The intent of this work is to derive a physically motivated mathematical form for the gradient plasticity that can be used to interpret the size effects observed experimentally. The step of translating from the dislocation-based mechanics to a continuum formulation is explored. This paper addresses a possible, yet simple, link between the Taylor’s model of dislocation hardening and the strain gradient plasticity. Evolution equations for the densities of statistically stored dislocations and geometrically necessary dislocations are used to establish this linkage. The dislocation processes of generation, motion, immobilization, recovery, and annihilation are considered in which the geometric obstacles contribute to the storage of statistical dislocations. As a result, a physically sound relation for the material length scale parameter is obtained as a function of the course of plastic deformation, grain size, and a set of macroscopic and microscopic physical parameters. Comparisons are made of this theory with experiments on micro-torsion, micro-bending, and micro-indentation size effects.     

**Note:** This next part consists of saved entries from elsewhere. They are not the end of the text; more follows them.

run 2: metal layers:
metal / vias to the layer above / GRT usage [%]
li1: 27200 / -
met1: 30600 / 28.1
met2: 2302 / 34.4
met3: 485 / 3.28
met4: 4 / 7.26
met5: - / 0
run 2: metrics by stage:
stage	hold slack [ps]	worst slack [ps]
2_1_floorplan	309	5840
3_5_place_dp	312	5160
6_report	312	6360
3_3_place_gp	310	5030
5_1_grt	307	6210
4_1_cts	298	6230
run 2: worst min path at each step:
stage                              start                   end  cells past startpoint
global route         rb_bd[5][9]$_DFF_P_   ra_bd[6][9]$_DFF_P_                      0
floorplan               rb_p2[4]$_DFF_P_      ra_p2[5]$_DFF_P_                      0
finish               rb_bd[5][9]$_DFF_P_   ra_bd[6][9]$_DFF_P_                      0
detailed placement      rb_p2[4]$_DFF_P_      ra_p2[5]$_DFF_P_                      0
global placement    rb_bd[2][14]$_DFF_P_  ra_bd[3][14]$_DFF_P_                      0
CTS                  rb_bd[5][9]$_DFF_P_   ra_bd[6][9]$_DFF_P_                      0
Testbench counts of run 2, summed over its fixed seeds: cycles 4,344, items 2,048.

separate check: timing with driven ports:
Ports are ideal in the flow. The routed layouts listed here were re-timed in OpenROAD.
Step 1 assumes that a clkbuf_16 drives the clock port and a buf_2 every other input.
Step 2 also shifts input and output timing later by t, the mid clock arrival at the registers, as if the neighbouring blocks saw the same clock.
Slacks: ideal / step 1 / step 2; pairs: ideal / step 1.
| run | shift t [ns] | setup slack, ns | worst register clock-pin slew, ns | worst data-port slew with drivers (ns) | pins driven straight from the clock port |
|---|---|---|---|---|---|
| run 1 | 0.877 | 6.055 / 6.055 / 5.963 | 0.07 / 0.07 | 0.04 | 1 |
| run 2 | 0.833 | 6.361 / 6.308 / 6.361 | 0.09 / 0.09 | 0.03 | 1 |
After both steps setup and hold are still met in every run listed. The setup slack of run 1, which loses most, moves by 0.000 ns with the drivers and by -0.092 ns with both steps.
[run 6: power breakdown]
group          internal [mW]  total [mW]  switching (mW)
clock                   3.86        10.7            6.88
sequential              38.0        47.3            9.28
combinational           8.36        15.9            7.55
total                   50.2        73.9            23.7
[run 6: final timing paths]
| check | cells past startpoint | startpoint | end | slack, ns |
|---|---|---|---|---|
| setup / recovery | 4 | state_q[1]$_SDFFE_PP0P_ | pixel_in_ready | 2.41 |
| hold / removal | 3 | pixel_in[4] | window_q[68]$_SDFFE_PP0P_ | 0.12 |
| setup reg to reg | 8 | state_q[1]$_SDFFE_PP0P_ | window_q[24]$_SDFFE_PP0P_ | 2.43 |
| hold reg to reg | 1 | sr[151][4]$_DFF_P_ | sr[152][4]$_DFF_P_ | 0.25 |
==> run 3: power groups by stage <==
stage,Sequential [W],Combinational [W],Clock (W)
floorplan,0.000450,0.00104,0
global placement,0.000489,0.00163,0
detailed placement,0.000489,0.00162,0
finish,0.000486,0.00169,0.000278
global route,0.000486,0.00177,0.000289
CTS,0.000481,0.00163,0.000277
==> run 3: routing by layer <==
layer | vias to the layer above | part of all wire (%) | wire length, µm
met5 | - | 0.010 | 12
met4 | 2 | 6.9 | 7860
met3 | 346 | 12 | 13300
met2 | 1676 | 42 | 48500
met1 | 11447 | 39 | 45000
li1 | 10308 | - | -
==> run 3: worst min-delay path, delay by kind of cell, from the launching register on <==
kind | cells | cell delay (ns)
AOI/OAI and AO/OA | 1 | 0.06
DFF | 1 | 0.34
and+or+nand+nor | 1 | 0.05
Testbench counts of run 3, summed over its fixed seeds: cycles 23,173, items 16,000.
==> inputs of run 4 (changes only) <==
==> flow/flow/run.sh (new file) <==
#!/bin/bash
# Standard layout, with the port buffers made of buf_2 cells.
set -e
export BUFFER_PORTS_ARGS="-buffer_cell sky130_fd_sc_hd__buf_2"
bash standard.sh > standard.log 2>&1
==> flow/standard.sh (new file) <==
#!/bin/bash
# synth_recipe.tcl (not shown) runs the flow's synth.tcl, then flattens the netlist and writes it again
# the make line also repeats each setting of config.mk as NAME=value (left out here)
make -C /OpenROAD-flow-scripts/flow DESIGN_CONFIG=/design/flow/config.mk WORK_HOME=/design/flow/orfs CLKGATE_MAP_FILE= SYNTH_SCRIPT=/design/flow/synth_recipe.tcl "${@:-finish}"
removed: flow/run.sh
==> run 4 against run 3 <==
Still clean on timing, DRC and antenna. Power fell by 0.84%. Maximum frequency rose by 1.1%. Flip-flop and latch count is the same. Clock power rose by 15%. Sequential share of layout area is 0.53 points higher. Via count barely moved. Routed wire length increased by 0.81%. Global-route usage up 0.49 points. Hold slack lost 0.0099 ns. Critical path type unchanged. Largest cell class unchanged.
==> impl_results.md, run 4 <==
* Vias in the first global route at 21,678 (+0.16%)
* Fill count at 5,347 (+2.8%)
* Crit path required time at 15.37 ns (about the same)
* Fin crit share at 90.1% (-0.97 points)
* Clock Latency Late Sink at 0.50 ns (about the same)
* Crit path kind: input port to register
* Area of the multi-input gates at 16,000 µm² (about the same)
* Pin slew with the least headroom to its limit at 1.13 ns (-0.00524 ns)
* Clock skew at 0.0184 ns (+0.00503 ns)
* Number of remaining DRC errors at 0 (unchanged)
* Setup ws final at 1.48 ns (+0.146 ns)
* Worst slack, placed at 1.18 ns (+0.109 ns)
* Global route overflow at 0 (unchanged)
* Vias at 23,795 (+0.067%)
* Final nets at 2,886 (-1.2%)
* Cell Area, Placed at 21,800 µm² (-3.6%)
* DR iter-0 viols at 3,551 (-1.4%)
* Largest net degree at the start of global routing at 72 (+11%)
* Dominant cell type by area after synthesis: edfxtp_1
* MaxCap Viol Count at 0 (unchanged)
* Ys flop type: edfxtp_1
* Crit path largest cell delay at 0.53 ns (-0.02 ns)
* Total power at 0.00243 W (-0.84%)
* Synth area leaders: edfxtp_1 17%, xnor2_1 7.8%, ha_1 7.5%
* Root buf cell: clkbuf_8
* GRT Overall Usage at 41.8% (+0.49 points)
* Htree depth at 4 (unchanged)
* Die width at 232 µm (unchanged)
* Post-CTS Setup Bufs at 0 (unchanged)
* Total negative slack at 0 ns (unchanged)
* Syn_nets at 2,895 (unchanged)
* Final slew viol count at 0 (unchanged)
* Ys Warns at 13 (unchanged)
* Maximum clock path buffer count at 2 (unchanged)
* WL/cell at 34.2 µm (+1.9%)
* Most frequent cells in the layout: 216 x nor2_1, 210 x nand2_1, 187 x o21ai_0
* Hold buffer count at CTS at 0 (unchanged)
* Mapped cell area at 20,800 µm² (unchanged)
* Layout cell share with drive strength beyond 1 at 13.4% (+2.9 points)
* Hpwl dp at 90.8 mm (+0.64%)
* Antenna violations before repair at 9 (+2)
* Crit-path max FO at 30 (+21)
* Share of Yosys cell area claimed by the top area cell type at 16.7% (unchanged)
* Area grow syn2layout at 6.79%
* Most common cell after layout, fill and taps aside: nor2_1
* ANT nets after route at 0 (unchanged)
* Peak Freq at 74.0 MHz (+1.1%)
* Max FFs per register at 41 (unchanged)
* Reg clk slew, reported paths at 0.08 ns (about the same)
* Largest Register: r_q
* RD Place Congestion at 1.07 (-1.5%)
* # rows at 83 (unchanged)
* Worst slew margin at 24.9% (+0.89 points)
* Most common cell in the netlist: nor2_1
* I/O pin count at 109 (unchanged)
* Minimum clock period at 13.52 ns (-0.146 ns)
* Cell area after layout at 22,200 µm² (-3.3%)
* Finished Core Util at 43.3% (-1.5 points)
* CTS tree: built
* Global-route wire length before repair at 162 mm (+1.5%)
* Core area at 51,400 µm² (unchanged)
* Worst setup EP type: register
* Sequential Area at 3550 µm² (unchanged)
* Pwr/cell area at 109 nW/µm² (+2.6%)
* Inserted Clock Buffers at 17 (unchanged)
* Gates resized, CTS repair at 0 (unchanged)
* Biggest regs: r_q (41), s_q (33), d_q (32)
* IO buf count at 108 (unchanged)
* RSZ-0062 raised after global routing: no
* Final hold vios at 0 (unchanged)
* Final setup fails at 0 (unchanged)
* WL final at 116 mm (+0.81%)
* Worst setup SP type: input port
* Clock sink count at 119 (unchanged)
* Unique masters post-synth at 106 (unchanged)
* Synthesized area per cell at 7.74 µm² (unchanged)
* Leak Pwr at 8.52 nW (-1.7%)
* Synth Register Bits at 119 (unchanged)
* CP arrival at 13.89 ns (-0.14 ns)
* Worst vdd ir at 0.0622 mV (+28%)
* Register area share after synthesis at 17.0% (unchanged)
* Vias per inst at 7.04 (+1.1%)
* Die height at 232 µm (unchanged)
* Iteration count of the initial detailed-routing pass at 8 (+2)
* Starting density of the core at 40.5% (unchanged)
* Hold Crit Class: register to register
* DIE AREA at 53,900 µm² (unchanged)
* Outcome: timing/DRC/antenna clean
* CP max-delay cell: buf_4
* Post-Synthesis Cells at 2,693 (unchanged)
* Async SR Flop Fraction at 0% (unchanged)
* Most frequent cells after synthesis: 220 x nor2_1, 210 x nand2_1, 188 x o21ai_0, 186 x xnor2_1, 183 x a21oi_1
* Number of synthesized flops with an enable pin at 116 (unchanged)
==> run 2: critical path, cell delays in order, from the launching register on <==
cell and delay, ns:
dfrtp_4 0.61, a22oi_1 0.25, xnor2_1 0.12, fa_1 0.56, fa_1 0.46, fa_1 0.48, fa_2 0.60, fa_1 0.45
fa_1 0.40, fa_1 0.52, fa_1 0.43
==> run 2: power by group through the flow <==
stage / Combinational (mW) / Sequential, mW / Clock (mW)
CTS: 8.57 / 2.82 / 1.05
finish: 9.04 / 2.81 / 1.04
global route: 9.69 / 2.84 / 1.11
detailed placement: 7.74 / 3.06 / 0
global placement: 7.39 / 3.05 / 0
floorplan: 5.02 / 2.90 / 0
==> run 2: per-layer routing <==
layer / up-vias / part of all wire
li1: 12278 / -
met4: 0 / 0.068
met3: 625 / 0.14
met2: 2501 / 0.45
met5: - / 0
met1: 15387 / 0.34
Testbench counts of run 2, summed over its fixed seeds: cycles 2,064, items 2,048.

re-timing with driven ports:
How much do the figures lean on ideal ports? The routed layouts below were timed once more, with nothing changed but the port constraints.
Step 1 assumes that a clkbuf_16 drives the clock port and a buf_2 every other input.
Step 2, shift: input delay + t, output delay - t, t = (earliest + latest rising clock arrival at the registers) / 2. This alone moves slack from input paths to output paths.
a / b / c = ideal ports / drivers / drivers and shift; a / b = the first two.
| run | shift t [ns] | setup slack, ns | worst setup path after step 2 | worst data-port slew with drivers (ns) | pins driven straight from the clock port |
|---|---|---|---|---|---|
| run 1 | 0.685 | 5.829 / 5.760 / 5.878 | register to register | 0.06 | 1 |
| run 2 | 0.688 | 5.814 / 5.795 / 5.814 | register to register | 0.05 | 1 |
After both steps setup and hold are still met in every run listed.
This design comes from an exercise in tuning for small area and few clock cycles on the open sky130 flow, not from production work. Only simulation tests tie the RTL to the original design; equivalence was not proved. No activity file was given, so power comes from the tool's default toggle rates.

### design/flow/design.v
`timescale 1ns / 1ps
package nrmc_pkg;
    typedef enum logic [1:0] {
        KIND_START = 2'd0,
        KIND_END   = 2'd1,
        KIND_COMMA = 2'd2,
        KIND_CHAR  = 2'd3
    } kind_t;
    typedef struct packed {
        kind_t      kind;
        logic [7:0] ch;
        logic       too_long;
        logic       is_digit;
        logic [3:0] digit;
        logic       hex_ok;
        logic [3:0] hex_val;
    } item_t;
    typedef struct packed {
        logic        too_long;
        logic        bad_digit;
        logic        header_match;
        logic [3:0]  field_index;
        logic        fmt_bad;
        logic [6:0]  char_in_field;
        logic        after_star;
        logic [7:0]  mode_char;
        logic [7:0]  received_check;
        logic [7:0]  running_xor;
        logic [12:0] minute;
        logic [26:0] lat;
        logic [27:0] lon;
        logic        south;
        logic        west;
        logic [6:0]  dd;
        logic [6:0]  mm;
        logic [6:0]  yy;
    } snap_t;
    localparam logic [7:0] CH_DOLLAR = 8'h24;
    localparam logic [7:0] CH_CR     = 8'h0D;
    localparam logic [7:0] CH_COMMA  = 8'h2C;
    localparam logic [7:0] CH_STAR   = 8'h2A;
    localparam logic [7:0] CH_POINT  = 8'h2E;
    localparam logic [7:0] CH_N      = 8'h4E;
    localparam logic [7:0] CH_S_UP   = 8'h53;
    localparam logic [7:0] CH_S_LO   = 8'h73;
    localparam logic [7:0] CH_W_UP   = 8'h57;
    localparam logic [7:0] CH_W_LO   = 8'h77;
    localparam logic [3:0] FIELD_HEADER = 4'd0;
    localparam logic [3:0] FIELD_TIME   = 4'd1;
    localparam logic [3:0] FIELD_LAT    = 4'd3;
    localparam logic [3:0] FIELD_NS     = 4'd4;
    localparam logic [3:0] FIELD_LON    = 4'd5;
    localparam logic [3:0] FIELD_EW     = 4'd6;
    localparam logic [3:0] FIELD_DATE   = 4'd9;
    localparam logic [3:0] FIELD_CHECK  = 4'd12;
    localparam logic [3:0] FIELD_MAX    = 4'd15;
    localparam logic [28:0] LAT_LIMIT = 29'd90000000;
    localparam logic [28:0] LON_LIMIT = 29'd180000000;
    localparam logic [2:0] FAIL_OK       = 3'd0;
    localparam logic [2:0] FAIL_NOT_RMC  = 3'd1;
    localparam logic [2:0] FAIL_FIELDS   = 3'd2;
    localparam logic [2:0] FAIL_FORMAT   = 3'd3;
    localparam logic [2:0] FAIL_MODE_N   = 3'd4;
    localparam logic [2:0] FAIL_CHECKSUM = 3'd5;
    localparam logic [2:0] FAIL_DIGIT    = 3'd6;
    localparam logic [2:0] FAIL_LONG     = 3'd7;
    function automatic logic [7:0] header_char(input logic [2:0] p);
        case (p)
            3'd0:    header_char = 8'h24;
            3'd1:    header_char = 8'h47;
            3'd2:    header_char = 8'h50;
            3'd3:    header_char = 8'h52;
            3'd4:    header_char = 8'h4D;
            3'd5:    header_char = 8'h43;
            default: header_char = 8'h00;
        endcase
    endfunction
    function automatic logic [9:0] minute_weight(input logic [1:0] p);
        case (p)
            2'd0:    minute_weight = 10'd600;
            2'd1:    minute_weight = 10'd60;
            2'd2:    minute_weight = 10'd10;
            default: minute_weight = 10'd1;
        endcase
    endfunction
    function automatic logic [19:0] pow10(input logic [2:0] k);
        case (k)
            3'd0:    pow10 = 20'd1;
            3'd1:    pow10 = 20'd10;
            3'd2:    pow10 = 20'd100;
            3'd3:    pow10 = 20'd1000;
            3'd4:    pow10 = 20'd10000;
            3'd5:    pow10 = 20'd100000;
            default: pow10 = 20'd1000000;
        endcase
    endfunction
    function automatic logic [8:0] month_base(input logic [3:0] m);
        case (m)
            4'd2:    month_base = 9'd31;
            4'd3:    month_base = 9'd59;
            4'd4:    month_base = 9'd90;
            4'd5:    month_base = 9'd120;
            4'd6:    month_base = 9'd151;
            4'd7:    month_base = 9'd181;
            4'd8:    month_base = 9'd212;
            4'd9:    month_base = 9'd243;
            4'd10:   month_base = 9'd273;
            4'd11:   month_base = 9'd304;
            4'd12:   month_base = 9'd334;
            default: month_base = 9'd0;
        endcase
    endfunction
endpackage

On kinematic,thermodynamic, and kinetic coupling of a damage theory for polycrystalline material

The paper proposes a new consistent formulation of polycrystalline finite-strain elasto-plasticity coupling kinematics and thermodynamics with damage using an extended multiplicative decomposition of the deformation gradient that accounts for temperature effects. The macroscopic deformation gradient comprises four terms: thermal deformation associated with the thermal expansion, the deviatoric plastic deformation attributed to the history of dislocation glide/movement, the volumetric deformation gradient associated with dissipative volume change of the material, and the elastic or recoverable deformation associated with the lattice rotation/stretch. Such a macroscopic decomposition of the deformation gradient is physically motivated by the mechanisms underlying lattice deformation, plastic flow, and evolution of damage in polycrystalline materials. It is shown that prescribing plasticity and damage evolution equations in their physical intermediate configurations leads to physically justified evolution equations in the current configuration. In the past, these equations have been modified in order to represent experimentally observed behavior with regard to damage evolution, whereas in this paper, these modifications appear naturally through mappings by the multiplicative decomposition of the deformation gradient. The prescribed kinematics captures precisely the damage deformation (of any rank) and does not require introducing a fictitious undamaged configuration or mechanically equivalent of the real damaged configuration as used in the past.     

A fracture criterion for finitely deforming crystalline solids—The dynamic fracture of single crystals

The major objective of this work has been to develop, within a continuum framework, a microstructurally-based computational theory to investigate dynamic failure in metals. To model the nucleation and propagation of failure surfaces at the microstructural scale, under large deformations and dynamic loading conditions, general finite-deformation theory, as relating to the decomposition of the deformation gradient, was tailored to monitor displacement incompatibilities and fracture in crystalline solids subjected to large deformations. Based on this proposed decomposition, a general fracture criterion for finitely deforming crystals, using the integral law of incompatibility, was developed. The analyses indicate that this newly proposed fracture formulation and criterion can be validated with experimental results, and can be used to accurately predict brittle and ductile failure modes for the large deformation of single crystals. As part of the newly proposed decomposition of the deformation gradient, sub-problems can also be solved for lattice distortions, such as twinning and geometrically necessary dislocation (GND) densities. Accordingly, the interactions of GND densities with cracks were investigated for single crystals. GND densities were shown to form as loops for stationary crack tips, but no loops formed for propagating cracks.